Physical characteristics
- Mean diameter: 2.45 km (calculated) 3.150±0.164 km
- Synodic rotation period: 13.862±0.0121 h
- Geometric albedo: 0.20 (assumed) 0.235±0.037
- Spectral type: S (assumed)
- Absolute magnitude (H): 14.7 14.9 14.970±0.004 (R) 15.41±0.14 15.42

= 21795 Masi =

Main-belt asteroid

21795 Masi (provisional designation ') is an asteroid from the inner regions of the asteroid belt, approximately 3 km in diameter. It was discovered on 29 September 1999, by Italian amateur astronomer Franco Mallia at the Campo Catino Astronomical Observatory in Lazio, Italy. The likely S-type asteroid has a rotation period of 13.86 hours. It was named for Italian astronomer Gianluca Masi.
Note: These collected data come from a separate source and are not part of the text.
<file path="config.mk">
export PLATFORM = sky130hd
export DESIGN_NAME = cerr_thresh_monitor
export DESIGN_NICKNAME = d
export VERILOG_FILES = /design/src/rtl/cerr_thresh_monitor.sv
export SDC_FILE = /design/constraint.sdc
export NUM_CORES = 1
export LEC_CHECK = 0
export BUFFER_PORTS_ARGS = -buffer_cell sky130_fd_sc_hd__buf_2
export CAP_MARGIN = 30
export CORE_MARGIN = 5
export CORE_UTILIZATION = 48
export DETAILED_ROUTE_END_ITERATION = 10
export HOLD_SLACK_MARGIN = 0.06
export PLACE_DENSITY = 0.75
export SKIP_CTS_REPAIR_TIMING = 1
export SLEW_MARGIN = 20
export SYNTH_ARGS = -nofsm -noshare
export SYNTH_HDL_FRONTEND = slang
export SYNTH_SLANG_ARGS = --single-unit
</file>
<file path="constraint.sdc">
create_clock -name bist_clk -period 3.9 [get_ports bist_clk]
set_clock_uncertainty 0.15 [all_clocks]
set_input_delay 0.78 -clock bist_clk [delete_from_list [all_inputs] [get_ports bist_clk]]
set_output_delay 0.78 -clock bist_clk [all_outputs]
set_load 0.02 [all_outputs]
</file>
<file path="src/rtl/cerr_thresh_monitor.sv">
// rtl/cerr_thresh_monitor.sv - correctable-error threshold monitor with programmable trip level
//
// Purpose: accepts a threshold over a vld/ack handshake, counts correctable-error
// pulses and raises a level interrupt once the count reaches the threshold.
// Ports:
//   bist_clk, reset            clock, async active-high reset
//   cerr_threshold_vld/_ack    threshold handshake (ack is one cycle after capture)
//   cerr_threshold [THR_W]     threshold value
//   cerr_event                 one pulse per correctable error
//   cerr_int_clr               clears interrupt and restarts counter
//   cerr_int, cerr_count, cerr_ovf, thr_reg, state_o   registered status outputs
module cerr_thresh_monitor #(
    parameter int CNT_W = 16,
    parameter int THR_W = 8
) (
    input  logic             bist_clk,
    input  logic             reset,
    input  logic             cerr_threshold_vld,
    input  logic [THR_W-1:0] cerr_threshold,
    output logic             cerr_threshold_ack,
    input  logic             cerr_event,
    input  logic             cerr_int_clr,
    output logic             cerr_int,
    output logic [CNT_W-1:0] cerr_count,
    output logic             cerr_ovf,
    output logic [THR_W-1:0] thr_reg,
    output logic [1:0]       state_o
);

    localparam int CMP_W = (CNT_W > THR_W) ? CNT_W : THR_W;
    localparam logic [CNT_W-1:0] CNT_MAX = {CNT_W{1'b1}};

    typedef enum logic [1:0] {
        ST_DISABLED = 2'd0,
        ST_ARMED    = 2'd1,
        ST_TRIPPED  = 2'd2,
        ST_BAD      = 2'd3
    } state_t;

    state_t           state;
    state_t           state_next;
    logic [THR_W-1:0] thr_next;
    logic [CNT_W-1:0] count_next;
    logic             ovf_next;
    logic             int_next;
    logic             ack_next;
    logic             capture;
    logic             restart;
    logic             trip;

    // The ack cycle itself never captures, so a held vld re-captures every other cycle.
    assign capture = cerr_threshold_vld && !cerr_threshold_ack;
    assign restart = capture || cerr_int_clr;
    assign state_o = state;

    always_comb begin
        thr_next   = thr_reg;
        count_next = cerr_count;
        ovf_next   = cerr_ovf;
        int_next   = 1'b0;
        ack_next   = 1'b0;
        trip       = 1'b0;
        state_next = ST_DISABLED;
        if (state == ST_BAD) begin
            // Recover like reset but keep the programmed threshold.
            count_next = '0;
            ovf_next   = 1'b0;
        end else begin
            if (capture) begin
                thr_next = cerr_threshold;
            end
            if (restart) begin
                count_next = CNT_W'(cerr_event);
                ovf_next   = 1'b0;
            end else if (cerr_event) begin
                if (cerr_count == CNT_MAX) begin
                    ovf_next = 1'b1;
                end else begin
                    count_next = cerr_count + CNT_W'(1);
                end
            end
            ack_next = capture;
            // Compare against the post-update count so the interrupt rises on the same edge.
            trip = (thr_next != '0) && (CMP_W'(count_next) >= CMP_W'(thr_next));
            if (thr_next == '0) begin
                state_next = ST_DISABLED;
            end else if (state == ST_TRIPPED && !restart) begin
                state_next = ST_TRIPPED;
            end else if (trip) begin
                state_next = ST_TRIPPED;
            end else begin
                state_next = ST_ARMED;
            end
            int_next = (state_next == ST_TRIPPED);
        end
    end

    always_ff @(posedge bist_clk or posedge reset) begin
        if (reset) begin
            state              <= ST_DISABLED;
            thr_reg            <= '0;
            cerr_count         <= '0;
            cerr_ovf           <= 1'b0;
            cerr_int           <= 1'b0;
            cerr_threshold_ack <= 1'b0;
        end else begin
            state              <= state_next;
            thr_reg            <= thr_next;
            cerr_count         <= count_next;
            cerr_ovf           <= ovf_next;
            cerr_int           <= int_next;
            cerr_threshold_ack <= ack_next;
        end
    end

endmodule

</file>
==> flow_metrics.tcl <==
set metrics [dict create \
    status "complete, no violations" \
    min_to "cerr_ovf" \
    synthMostInstantiatedCell "nor2_1" \
    final-setup-viol-count 0 \
    busiest_layer "met2" \
    synth_edf_count 0 \
    use_met1_pct 22.9 \
    synth-seq-cells 29 \
    cts_sinks 29 \
    irDropWorstVdd_v 0.000239 \
    crit_chain "ha_2, nand4_2, o41ai_2, buf_4, xor2_1, nor2_1, a21oi_1, ha_1, nor2_1, a21oi_1, or4_1, o2111ai_1, o2111ai_2, o311a_1" \
    coreArea_um2 3690 \
    hold_depth 2 \
    rsz0062_at_grt "no" \
    area_growth_pct 20.4 \
    drt_first_pass_iters 4 \
    antenna_found_initial 0 \
    cts-root-buf "clkbuf_8" \
    drc_errors 0 \
    grt_max_degree 18 \
    clk_path_buf_depth 2 \
    slowest_delay_ns 0.46 \
    path_class "flop to flop" \
    die_height_um 72.0 \
    min_period_over_period_pct 91.5 \
    placedInstanceArea_um2 2130 \
    die_w_um 72.0 \
    reg2reg_slack_ns 0.33 \
    relSlewSlack_pct 59.0 \
    tns_ns 0 \
    syn_nets 224 \
    worstSkewPairLatency_ns 0.28 \
    start_kind "flop" \
    dieArea_um2 5180 \
    globalRouteOverflowTotal 0 \
    largest_reg_flops 16 \
    cts_tree "done" \
    rr_endpoint "cerr_int" \
    grt.total_usage_pct 18.3 \
    initial_core_util_pct 50.0 \
    arrival_ns 3.58 \
    cts.reportedPaths.clkPinSlew_ns 0.06 \
    fill_cells 352 \
    worstHoldStart "cerr_ovf" \
    h-tree-depth 2 \
    grt_pass1_wl_um 7560 \
    via_count 1636 \
    worstReg2RegStart "cerr_count[0]" \
    synth.cell_area_um2 1840 \
    crit_family "compound AO/OA/AOI/OAI gates" \
    drt_iter0_drc 122 \
    place_congestion 0.907 \
    max_slew.worst_pin.slew_ns 0.610 \
    numCtsBuffers 5 \
    critPathBufInv 1 \
    wl_per_cell_um 14.4 \
    grtUsageMet3_pct 4.43 \
    synth.top_cells.by_count "32 x nor2_1, 29 x dfrtp_1, 13 x nand2_1" \
    wl_um 4220 \
    ant_nets 0 \
    totalPowerFinal_w 0.000721 \
    final_max_slew_viol_count 0 \
    power_density_nw_per_um2 325 \
    worstPathRequired_ns 3.91 \
    max-cap-violations 0 \
    postLayoutCellArea_um2 2220 \
    yosys_warnings 0 \
    yosysTopAreaCell "dfrtp_1" \
    syn_area_per_cell_um2 9.12 \
    synth_cells 202 \
    drive_above_1_share_pct 27.8 \
    num_rows 22 \
    grtUsageMet2_pct 30.8 \
    ioPinCount 42 \
    max_freq_mhz 280 \
    synthFlopType "dfrtp_1" \
    n_antenna_cell 0 \
    post_synth_main_area_contributors "dfrtp_1 39%, nor2_1 6.5%, ha_1 6.1%" \
    hp-class "flop to flop" \
    yosys.area.top_type_share_pct 39.4 \
    grt_pass1_vias 1648 \
    nets 267 \
    whs_ns 0.358 \
    fin_crit_ns 3.57 \
    cp-end-kind "flop" \
    final_util_pct 60.2 \
    hpwlAfterDp_um 3330 \
    yosysUniqueCellTypes 39 \
    io_buffers 41 \
    reg2regPathDepth 14 \
    async_reset_ff_share_pct 100 \
    cpMaxStageDelayCell "or4_1" \
    ys_seq_area_share_pct 39.4 \
    viasPerCell 5.58 \
    hold_viol_final 0 \
    critPathMaxFanout 5 \
    power.leakage_nw 1.07 \
]
==> through the flow <==
| stage | cells | setup WS (ns) |
|---|---|---|
| after floorplan | 202 | 0.0860 |
| after global placement | 285 | 0.313 |
| after detailed placement | 286 | 0.306 |
| after CTS | 293 | 0.296 |
| after global routing | 293 | 0.0363 |
| final | 293 | 0.332 |
==> report_power, final <==
group	switching, W	total (W)	internal (W)
Combinational	0.0000805	0.000138	0.0000579
Clock	0.000108	0.000248	0.000140
Sequential	0.0000160	0.000334	0.000318
Total	0.000205	0.000721	0.000516
==> routing by layer <==
layer  routed length [µm]  vias up
met5                    0        -
met4                   64        0
met3                  221        7
met2                 1990       46
met1                 1950      776
li1                     -      807
==> worst register-to-register path: cells and delay by family, from the launching register on <==
kind                       cells  cell delay (ns)
AOI/OAI and AO/OA              6             1.29
xor gates and xnor gates       1             0.14
adders and majority gates      2             0.51
buffers and inverters          1             0.20
DFF                            1             0.41
and+or+nand+nor                4             0.74
==> final cells by class <==
cell class	count	area (µm²)	area share, %
Clock buffer	7	86.3	3.89
Timing Repair Buffer	47	270	12.2
Inverter	9	33.8	1.52
Sequential cell	29	726	32.7
Tap cell	48	60.1	2.71
Multi-Input combinational cell	153	1040	47.0
==> kinds of logic after synthesis <==
group           Yosys count  share of synthesized area (%)
compound gates           32                           12.9
xor+xnor                 13                           6.18
fa+ha+maj                 9                           6.11
buf+inv                  20                           4.14
flops                    29                           39.4
mux                      18                           10.4
simple gates             81                           20.9
==> worst max-delay path by stage <==
| stage | endpoint | startpoint | depth (start not counted) | slack [ns] |
|---|---|---|---|---|
| final | cerr_int | cerr_count[0] | 14 | 0.33 |
| after global routing | cerr_int | cerr_count[1] | 14 | 0.04 |
| after CTS | cerr_int | cerr_count[0] | 14 | 0.30 |
| after detailed placement | cerr_int | cerr_count[0] | 14 | 0.31 |
| after global placement | cerr_int | cerr_count[1] | 14 | 0.31 |
| after floorplan | cerr_int | cerr_count[9] | 13 | 0.09 |
==> cells in the final DEF, fill, tap and decap left out, types with 2 or more instances in the layout <==
master     instances
ha_1               8
dfrtp_1           29
o211ai_1           2
xor2_1             7
mux2_2             9
o31ai_1            2
xnor2_1            6
nor2_1            32
a211o_1            3
and2_1             2
buf_4              5
o21ai_0            5
or3_1              2
inv_1              9
nand3_1            8
nor3_1             8
nand4_1            5
buf_2             41
nor4_1             2
a21oi_1            8
or4_1              2
clkbuf_8           6
nand2_1           13
o311a_1            2
mux2i_1            9
or2_2              2
o2111ai_1          2
No activity file was read; power rests on OpenSTA's default activity.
== Orbit and classification ==
Masi is member of the Nysa–Polana complex, a collection of overlapping asteroid families. It orbits the Sun in the inner main-belt at a distance of 1.9–2.8 AU once every 3 years and 8 months (1,342 days; semi-major axis of 2.38 AU). Its orbit has an eccentricity of 0.19 and an inclination of 2° with respect to the ecliptic. The body's observation arc begins with a precovery published by the Digitized Sky Survey and taken at the Palomar Observatory in April 1954, more than 45 years prior to its official discovery observation at Campo Catino.

=== Rotation period ===
In September 2010, a rotational lightcurve of Masi was obtained from photometric observations in the R-band by astronomers at the Palomar Transient Factory in California. Lightcurve analysis gave a rotation period of 13.862 hours with a relatively high brightness amplitude of 0.68 magnitude (U=2).

=== Diameter and albedo ===
According to the survey carried out by the NEOWISE mission of NASA's Wide-field Infrared Survey Explorer, Masi measures 3.150 kilometers in diameter and its surface has an albedo of 0.235, while the Collaborative Asteroid Lightcurve Link assumes a standard albedo for a stony asteroid of 0.20, and calculates a diameter of 2.45 kilometers based on an absolute magnitude of 15.42.

== Naming ==
This minor planet was named after Italian astrophysicist and astronomer, Gianluca Masi (born 1972), a researcher and discoverer of minor planets and variable stars, who became an avid amateur astronomer when he was 8 years old. The official naming citation was published by the Minor Planet Center on 9 May 2001 (M.P.C. 42679).